Completion of book for CUP 'Theatres in Twentieth Century Britain: Industry, Art and Empire'

Lead Research Organisation: University of Worcester
Department Name: Inst of Humanities and Creative Arts

Abstract

This book is about where .why and how theatre took place across the British Isles during the twentieth century. Most published general histories of British theatre tend to concentrate on what happened in the capital both in large prestigious buildings and shabby, but equally prestigious fringe venues.
No one in the UK is unaffected by metropolitan power and influence, but the majority of the population do not live there. Many people who enjoyed, and continue to enjoy theatre as audience or non-professional participants, never went to, or go to, London.
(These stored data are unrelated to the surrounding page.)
`config.mk`:
```
export PLATFORM = sky130hd
export DESIGN_NAME = mirf_regs
export DESIGN_NICKNAME = d
export VERILOG_FILES = /design/src/logic/mirf_sync.v /design/src/logic/mirf_regs.v
export VERILOG_INCLUDE_DIRS = /design/src /design/src/logic
export SDC_FILE = /design/constraint.sdc
export NUM_CORES = 1
export LEC_CHECK = 0
export BUFFER_PORTS_ARGS = -buffer_cell sky130_fd_sc_hd__buf_4
export CAP_MARGIN = 20
export CORE_ASPECT_RATIO = 1.25
export CORE_UTILIZATION = 50
export CTS_BUF_LIST = sky130_fd_sc_hd__clkbuf_16
export CTS_CLUSTER_DIAMETER = 120
export DETAILED_ROUTE_END_ITERATION = 8
export GPL_TIMING_DRIVEN = 0
export PLACE_DENSITY_LB_ADDON = 0.05
export SLEW_MARGIN = 40
export SYNTH_ARGS = -nofsm -noshare
export SYNTH_HDL_FRONTEND = slang
export SYNTH_SLANG_ARGS = --single-unit
```
`constraint.sdc`:
```
create_clock -name ref_clk_i -period 4.84 [get_ports ref_clk_i]
set_input_delay 0.968 -clock ref_clk_i [delete_from_list [all_inputs] [get_ports ref_clk_i]]
set_output_delay 0.968 -clock ref_clk_i [all_outputs]
set_load 0.02 [all_outputs]
```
While success in London remains the goal of many artists and other theatre workers, throughout the century theatre has happened in a wide range of buildings and performance places in all the component nations' of the UK.
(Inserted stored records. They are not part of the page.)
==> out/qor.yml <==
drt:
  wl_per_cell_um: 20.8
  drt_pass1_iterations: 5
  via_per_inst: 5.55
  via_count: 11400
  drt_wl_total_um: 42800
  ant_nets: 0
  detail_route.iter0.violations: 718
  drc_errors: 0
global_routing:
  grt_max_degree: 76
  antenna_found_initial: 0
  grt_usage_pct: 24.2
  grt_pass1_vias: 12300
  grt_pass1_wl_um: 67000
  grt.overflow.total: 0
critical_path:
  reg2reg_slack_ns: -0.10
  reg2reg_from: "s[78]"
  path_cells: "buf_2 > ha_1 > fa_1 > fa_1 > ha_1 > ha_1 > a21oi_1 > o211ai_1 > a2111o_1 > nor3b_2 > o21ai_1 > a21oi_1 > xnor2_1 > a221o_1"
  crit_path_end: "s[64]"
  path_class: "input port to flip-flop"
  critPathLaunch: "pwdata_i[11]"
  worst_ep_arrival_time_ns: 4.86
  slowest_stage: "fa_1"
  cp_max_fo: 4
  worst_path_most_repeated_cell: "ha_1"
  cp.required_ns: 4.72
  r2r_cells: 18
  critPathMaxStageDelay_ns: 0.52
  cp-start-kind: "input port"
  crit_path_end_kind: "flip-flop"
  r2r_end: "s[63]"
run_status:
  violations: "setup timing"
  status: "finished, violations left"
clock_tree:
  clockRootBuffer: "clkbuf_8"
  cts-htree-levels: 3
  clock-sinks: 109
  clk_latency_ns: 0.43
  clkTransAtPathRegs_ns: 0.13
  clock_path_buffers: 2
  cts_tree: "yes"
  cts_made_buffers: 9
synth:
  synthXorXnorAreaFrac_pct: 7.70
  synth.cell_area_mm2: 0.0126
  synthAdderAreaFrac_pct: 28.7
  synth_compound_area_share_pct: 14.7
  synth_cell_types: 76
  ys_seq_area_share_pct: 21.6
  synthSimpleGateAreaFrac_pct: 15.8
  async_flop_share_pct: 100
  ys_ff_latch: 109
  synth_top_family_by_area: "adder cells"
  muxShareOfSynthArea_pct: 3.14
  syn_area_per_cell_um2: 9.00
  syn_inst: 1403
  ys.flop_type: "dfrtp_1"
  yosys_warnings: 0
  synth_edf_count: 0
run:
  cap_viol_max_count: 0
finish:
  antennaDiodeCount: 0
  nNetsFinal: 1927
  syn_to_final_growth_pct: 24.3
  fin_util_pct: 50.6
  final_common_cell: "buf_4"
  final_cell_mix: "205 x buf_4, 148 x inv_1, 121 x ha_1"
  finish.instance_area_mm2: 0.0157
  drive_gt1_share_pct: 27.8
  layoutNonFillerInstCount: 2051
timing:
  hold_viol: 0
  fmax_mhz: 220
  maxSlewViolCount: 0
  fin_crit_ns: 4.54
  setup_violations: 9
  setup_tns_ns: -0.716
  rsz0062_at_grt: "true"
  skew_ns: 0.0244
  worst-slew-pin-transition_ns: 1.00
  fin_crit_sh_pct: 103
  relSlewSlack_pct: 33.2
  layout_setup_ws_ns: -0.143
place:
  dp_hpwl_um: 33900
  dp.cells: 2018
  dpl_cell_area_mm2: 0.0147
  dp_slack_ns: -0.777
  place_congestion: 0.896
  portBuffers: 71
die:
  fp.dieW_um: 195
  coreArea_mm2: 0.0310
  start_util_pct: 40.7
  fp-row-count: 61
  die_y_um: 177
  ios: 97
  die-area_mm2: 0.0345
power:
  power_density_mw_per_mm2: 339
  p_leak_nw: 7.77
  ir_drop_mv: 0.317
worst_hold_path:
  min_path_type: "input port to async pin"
This book respects the claims to nationally specific theatre histories in Scotland, Wales and Northern Ireland but the designation 'British' is not, as so often in previous publications, used indiscriminately. I seek to weave an international historical narrative which recognises the constant movement and reconfiguration of peoples of many different cultural identities and ethnicities. AH sorts of boundaries blur and break down in theatre as they do in every other aspect of cultural exchange.
This book focuses mainly on the social and economic factors which influenced the extent and success (or otherwise) of theatrical ventures and the lives of the people who depended on them. What would a map of UK theatre look like in 1900, 1950 and 2000? Why were theatres built where they were especially at the beginning of the century in rapidly expanding industrial and urban areas? What kind of audiences was served by different kinds of buildings?
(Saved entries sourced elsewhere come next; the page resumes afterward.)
**src/shared/scs_pkg.sv**
```systemverilog
package scs_pkg;
    // system clock rate and oscillator nominal rates
    localparam int CLK_HZ = 100_000_000;
    localparam int FAST_OSC_HZ = 8_000_000;
    localparam int SLOW_OSC_HZ = 32_000;
    // oscillator periods in system clock cycles
    localparam int FAST_OSC_CYC = CLK_HZ / FAST_OSC_HZ;
    localparam int SLOW_OSC_CYC = CLK_HZ / SLOW_OSC_HZ;
    // fast oscillator ticks counted before the fast ready flag rises
    localparam int FAST_READY_TICKS = 1024;
    localparam int FAST_READY_W = 10;

    // register byte addresses
    localparam logic [3:0] ADR_MODE = 4'h0;
    localparam logic [3:0] ADR_STAT = 4'h4;

    // clock mode register field positions
    localparam int MODE_DIV_LSB = 5;
    localparam int MODE_SLOW_RDY = 3;
    localparam int MODE_FAST_RDY = 2;
    localparam int MODE_IDLE_EN = 1;
    localparam int MODE_FSS = 0;

    // clock mode register reset values
    localparam logic [2:0] DIV_RST = 3'h0;
    localparam logic IDLE_EN_RST = 1'b1;
    localparam logic FSS_RST = 1'b1;

    // divider select codes
    localparam logic [2:0] DIV_SLOW_A = 3'h0;
    localparam logic [2:0] DIV_SLOW_B = 3'h1;
    localparam logic [2:0] DIV_64 = 3'h2;
    localparam logic [2:0] DIV_32 = 3'h3;
    localparam logic [2:0] DIV_16 = 3'h4;
    localparam logic [2:0] DIV_8 = 3'h5;
    localparam logic [2:0] DIV_4 = 3'h6;
    localparam logic [2:0] DIV_2 = 3'h7;  // fast/2

    // fast clock taps handed to peripherals
    typedef struct packed {
        logic [5:0] div;  // div[k-1]: one tick per 2**k fast ticks
        logic fast;       // undivided fast tick
    } scs_taps_t;
endpackage

```
**src/design/scs_clock_select.sv**
```systemverilog
`timescale 1ns/1ns
// Summary of operation
// - internal fast oscillator, fixed 8MHz, fast source
// - slow 32kHz oscillator always runs, no disable
// - fast/slow bit plus divider field pick clock
// - offer fast/2 through fast/64 as choices
// - slow selected stops fast oscillator and taps
// - one 8-bit mode register, documented reset
// - fast ready low asleep, high after 1024
// - slow ready low asleep, high 1-2 ticks
module scs_clock_select
    import scs_pkg::*;
(
    input wire logic clk_i,
    input wire logic rst_i,
    // wishbone classic slave
    input wire logic cyc_i,
    input wire logic stb_i,
    input wire logic we_i,
    input wire logic [3:0] adr_i,
    input wire logic [3:0] sel_i,
    input wire logic [31:0] dat_i,
    output logic [31:0] dat_o,
    output logic ack_o,
    // power mode requests from the core, same clock
    input wire logic sleep_i,
    input wire logic idle0_i,
    // clock outputs as one-cycle ticks, fast run and idle enable as levels
    output logic core_tick_o,
    output logic slow_tick_o,
    output scs_taps_t fast_taps_o,
    output logic fast_run_o,
    output logic idle_enable_o
);
    logic [12:0] slow_gap_r;   // cycles since last slow tick, check helper
    logic [12:0] wake_wait_r;  // awake cycles with slow ready still low, check helper

    logic [2:0] divider_select_r;  // divider code
    logic fast_slow_select_r;      // 1 forces undivided fast clock
    logic idle_enable_bit_r;       // idle enable, registered onto idle_enable_o
    logic fast_osc_ready_r;        // fast oscillator stable
    logic slow_osc_ready_r;        // slow oscillator stable
    logic [FAST_READY_W-1:0] rdy_cnt_r;  // fast ticks since restart
    logic [5:0] div_cnt_r;         // fast prescaler
    logic fast_tick;               // raw fast oscillator tick
    logic slow_tick;               // raw slow oscillator tick
    logic src_slow;                // slow clock chosen
    logic fast_run;                // fast oscillator enable
    logic [5:0] div_tick;          // divided fast ticks
    logic core_nxt;                // next core tick
    logic [7:0] mode_rd;           // mode register read view
    logic wb_req;                  // new bus request this cycle

    // slow clock source when fast bit clear and code 0 or 1
    always_comb begin
        src_slow = !fast_slow_select_r &&
            (divider_select_r == DIV_SLOW_A || divider_select_r == DIV_SLOW_B);
    end

    // fast oscillator runs unless asleep, in idle0 or slow selected
    always_comb begin
        fast_run = !sleep_i && !idle0_i && !src_slow;
    end

    // fast oscillator, stoppable
    scs_rc_osc #(
        .PERIOD(FAST_OSC_CYC),
        .CW(12)
    ) u_fast (
        .clk_i(clk_i),
        .rst_i(rst_i),
        .run_i(fast_run),
        .tick_o(fast_tick)
    );

    // slow oscillator, enable tied on so no register can stop it
    scs_rc_osc #(
        .PERIOD(SLOW_OSC_CYC),
        .CW(12)
    ) u_slow (
        .clk_i(clk_i),
        .rst_i(rst_i),
        .run_i(1'b1),
        .tick_o(slow_tick)
    );

    // fast prescaler advances on each fast tick
    always_ff @(posedge clk_i) begin
        if (rst_i || !fast_run) begin
            div_cnt_r <= '0;
        end else if (fast_tick) begin
            div_cnt_r <= div_cnt_r + 1'b1;
        end
    end

    // divided tick k fires when the low k prescaler bits are all ones
    genvar k;
    generate
        for (k = 1; k <= 6; k++) begin : g_div
            assign div_tick[k-1] = fast_tick && (&div_cnt_r[k-1:0]);
        end
    endgenerate

    // core clock multiplexer
    always_comb begin
        core_nxt = 1'b0;
        if (fast_slow_select_r) begin
            core_nxt = fast_tick;
        end else begin
            case (divider_select_r)
                DIV_SLOW_A, DIV_SLOW_B: core_nxt = slow_tick;
                DIV_64: core_nxt = div_tick[5];
                DIV_32: core_nxt = div_tick[4];
                DIV_16: core_nxt = div_tick[3];
                DIV_8: core_nxt = div_tick[2];
                DIV_4: core_nxt = div_tick[1];
                default: core_nxt = div_tick[0];  // code 7 picks fast/2
            endcase
        end
    end

    // registered clock outputs; fast taps go quiet when stopped
    always_ff @(posedge clk_i) begin
        if (rst_i) begin
            core_tick_o <= 1'b0;
            slow_tick_o <= 1'b0;
            fast_taps_o <= '0;
            fast_run_o <= 1'b0;
        end else begin
            core_tick_o <= core_nxt;
            slow_tick_o <= slow_tick;
            fast_taps_o.fast <= fast_tick && fast_run;
            fast_taps_o.div <= fast_run ? div_tick : 6'h00;
            fast_run_o <= fast_run;
        end
    end

    // fast ready: cleared while stopped, set after 1024 ticks
    always_ff @(posedge clk_i) begin
        if (rst_i || !fast_run) begin
            rdy_cnt_r <= '0;
            fast_osc_ready_r <= 1'b0;
        end else if (fast_tick && !fast_osc_ready_r) begin
            rdy_cnt_r <= rdy_cnt_r + 1'b1;
            if (rdy_cnt_r == FAST_READY_W'(FAST_READY_TICKS - 1)) begin
                fast_osc_ready_r <= 1'b1;
            end
        end
    end

    // slow ready: low in sleep, set on first slow tick after it
    always_ff @(posedge clk_i) begin
        if (rst_i || sleep_i) begin
            slow_osc_ready_r <= 1'b0;
        end else if (slow_tick) begin
            slow_osc_ready_r <= 1'b1;
        end
    end

    // bus request not yet answered
    always_comb begin
        wb_req = cyc_i && stb_i && !ack_o;
    end

    // mode register writable fields, low byte lane only
    always_ff @(posedge clk_i) begin
        if (rst_i) begin
            divider_select_r <= DIV_RST;
            idle_enable_bit_r <= IDLE_EN_RST;
            fast_slow_select_r <= FSS_RST;
        end else if (wb_req && we_i && sel_i[0] && adr_i == ADR_MODE) begin
            divider_select_r <= dat_i[MODE_DIV_LSB +: 3];
            idle_enable_bit_r <= dat_i[MODE_IDLE_EN];
            fast_slow_select_r <= dat_i[MODE_FSS];
        end
    end

    // read view of the mode register, bit 4 reads zero
    always_comb begin
        mode_rd = 8'h00;
        mode_rd[MODE_DIV_LSB +: 3] = divider_select_r;
        mode_rd[MODE_SLOW_RDY] = slow_osc_ready_r;
        mode_rd[MODE_FAST_RDY] = fast_osc_ready_r;
        mode_rd[MODE_IDLE_EN] = idle_enable_bit_r;
        mode_rd[MODE_FSS] = fast_slow_select_r;
    end

    // ack one cycle after request; reads decoded, unmapped reads zero
    always_ff @(posedge clk_i) begin
        if (rst_i) begin
            ack_o <= 1'b0;
            dat_o <= 32'h0000_0000;
        end else begin
            ack_o <= wb_req;
            if (wb_req && !we_i && adr_i == ADR_MODE) begin
                dat_o <= {24'h000000, mode_rd};
            end else if (wb_req && !we_i && adr_i == ADR_STAT) begin
                dat_o <= {30'h0000_0000, src_slow, fast_run};
            end else if (wb_req) begin
                dat_o <= 32'h0000_0000;
            end
        end
    end

    // idle enable drives the power controller
    always_ff @(posedge clk_i) begin
        if (rst_i) begin
            idle_enable_o <= IDLE_EN_RST;
        end else begin
            idle_enable_o <= idle_enable_bit_r;
        end
    end

    a_ack_single: assert property (@(posedge clk_i) disable iff (rst_i)
        ack_o |=> !ack_o)
        else $error("ack held longer than one cycle");

    a_mode_reset_val: assert property (@(posedge clk_i)
        $past(rst_i) |-> divider_select_r == 3'h0 && fast_slow_select_r && idle_enable_bit_r
            && !fast_osc_ready_r && !slow_osc_ready_r)
        else $error("mode register reset value wrong");

    a_mode_write_takes: assert property (@(posedge clk_i) disable iff (rst_i)
        (wb_req && we_i && sel_i[0] && adr_i == 4'h0) |=>
            divider_select_r == $past(dat_i[7:5]) && fast_slow_select_r == $past(dat_i[0]))
        else $error("mode register write lost");

    // check helper: cycles between slow ticks, saturating so a stall stays visible
    always_ff @(posedge clk_i) begin
        if (rst_i || slow_tick) begin
            slow_gap_r <= '0;
        end else if (slow_gap_r != '1) begin
            slow_gap_r <= slow_gap_r + 1'b1;
        end
    end

    // check helper: how long slow ready has stayed low since reset or wake
    always_ff @(posedge clk_i) begin
        if (rst_i || sleep_i || slow_osc_ready_r) begin
            wake_wait_r <= '0;
        end else if (wake_wait_r != '1) begin
            wake_wait_r <= wake_wait_r + 1'b1;
        end
    end

    a_slow_never_stops: assert property (@(posedge clk_i) disable iff (rst_i)
        slow_gap_r <= 13'(SLOW_OSC_CYC))
        else $error("slow oscillator stopped");

    a_fast_taps_quiet: assert property (@(posedge clk_i) disable iff (rst_i)
        src_slow |=> fast_taps_o == '0 && !fast_run_o)
        else $error("fast taps active with slow clock selected");

    a_fast_ready_count: assert property (@(posedge clk_i) disable iff (rst_i)
        $rose(fast_osc_ready_r) |-> $past(rdy_cnt_r) == 10'h3FF && $past(fast_tick))
        else $error("fast ready rose at wrong count");

    a_fast_ready_low: assert property (@(posedge clk_i) disable iff (rst_i)
        (sleep_i || idle0_i) |=> !fast_osc_ready_r)
        else $error("fast ready high in sleep or idle0");

    a_slow_ready_wake: assert property (@(posedge clk_i) disable iff (rst_i)
        wake_wait_r <= 13'(2 * SLOW_OSC_CYC))
        else $error("slow ready late after wake");

    a_slow_ready_tick: assert property (@(posedge clk_i) disable iff (rst_i)
        $rose(slow_osc_ready_r) |-> $past(slow_tick) && !$past(sleep_i))
        else $error("slow ready rose without a slow tick");

    a_slow_src_core: assert property (@(posedge clk_i) disable iff (rst_i)
        (!fast_slow_select_r && divider_select_r[2:1] == 2'b00) |=> core_tick_o == $past(slow_tick))
        else $error("core clock not following slow clock");

    a_fast_src_core: assert property (@(posedge clk_i) disable iff (rst_i)
        fast_slow_select_r |=> core_tick_o == $past(fast_tick))
        else $error("core clock not following fast clock");
endmodule

```
**src/design/scs_rc_osc.sv**
```systemverilog
`timescale 1ns/1ns
module scs_rc_osc
    import scs_pkg::*;
#(
    parameter int PERIOD = 12,
    parameter int CW = 12
) (
    input wire logic clk_i,
    input wire logic rst_i,
    input wire logic run_i,
    output logic tick_o
);
    logic [CW-1:0] cnt_r;  // cycles since last tick

    // period counter, held at zero while stopped
    always_ff @(posedge clk_i) begin
        if (rst_i || !run_i) begin
            cnt_r <= '0;
        end else if (cnt_r == CW'(PERIOD - 1)) begin
            cnt_r <= '0;
        end else begin
            cnt_r <= cnt_r + 1'b1;
        end
    end

    // one-cycle tick at the end of each period
    always_ff @(posedge clk_i) begin
        if (rst_i) begin
            tick_o <= 1'b0;
        end else begin
            tick_o <= run_i && (cnt_r == CW'(PERIOD - 1));
        end
    end
endmodule

```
What happened in periods of economic collapse? How the working lives of artists, managers, directors and entrepreneurs develop in the first half of the century? What kind of engagement, professionally, was there with the new media of film, radio and television? If relatively little professional theatre was available in certain areas, especially outside England, why was this the case and why, most significantly in the interwar years, was amateur theatre as valuable as a creative and therapeutic instrument for communities under stress?
The second half of the book picks up the strands of practice identified in the first half, and discusses: artistic and economic strategies in building-based theatre in the age of state subsidy; the extent to which the demography of professional theatre has changed as participation has gradually widened to include those previously excluded by reason of gender, sexuality, physical and learning ability and colour. Finally I return to how the community 'played' in a performative exchange between professional and amateur in the end-of-century social and economic context.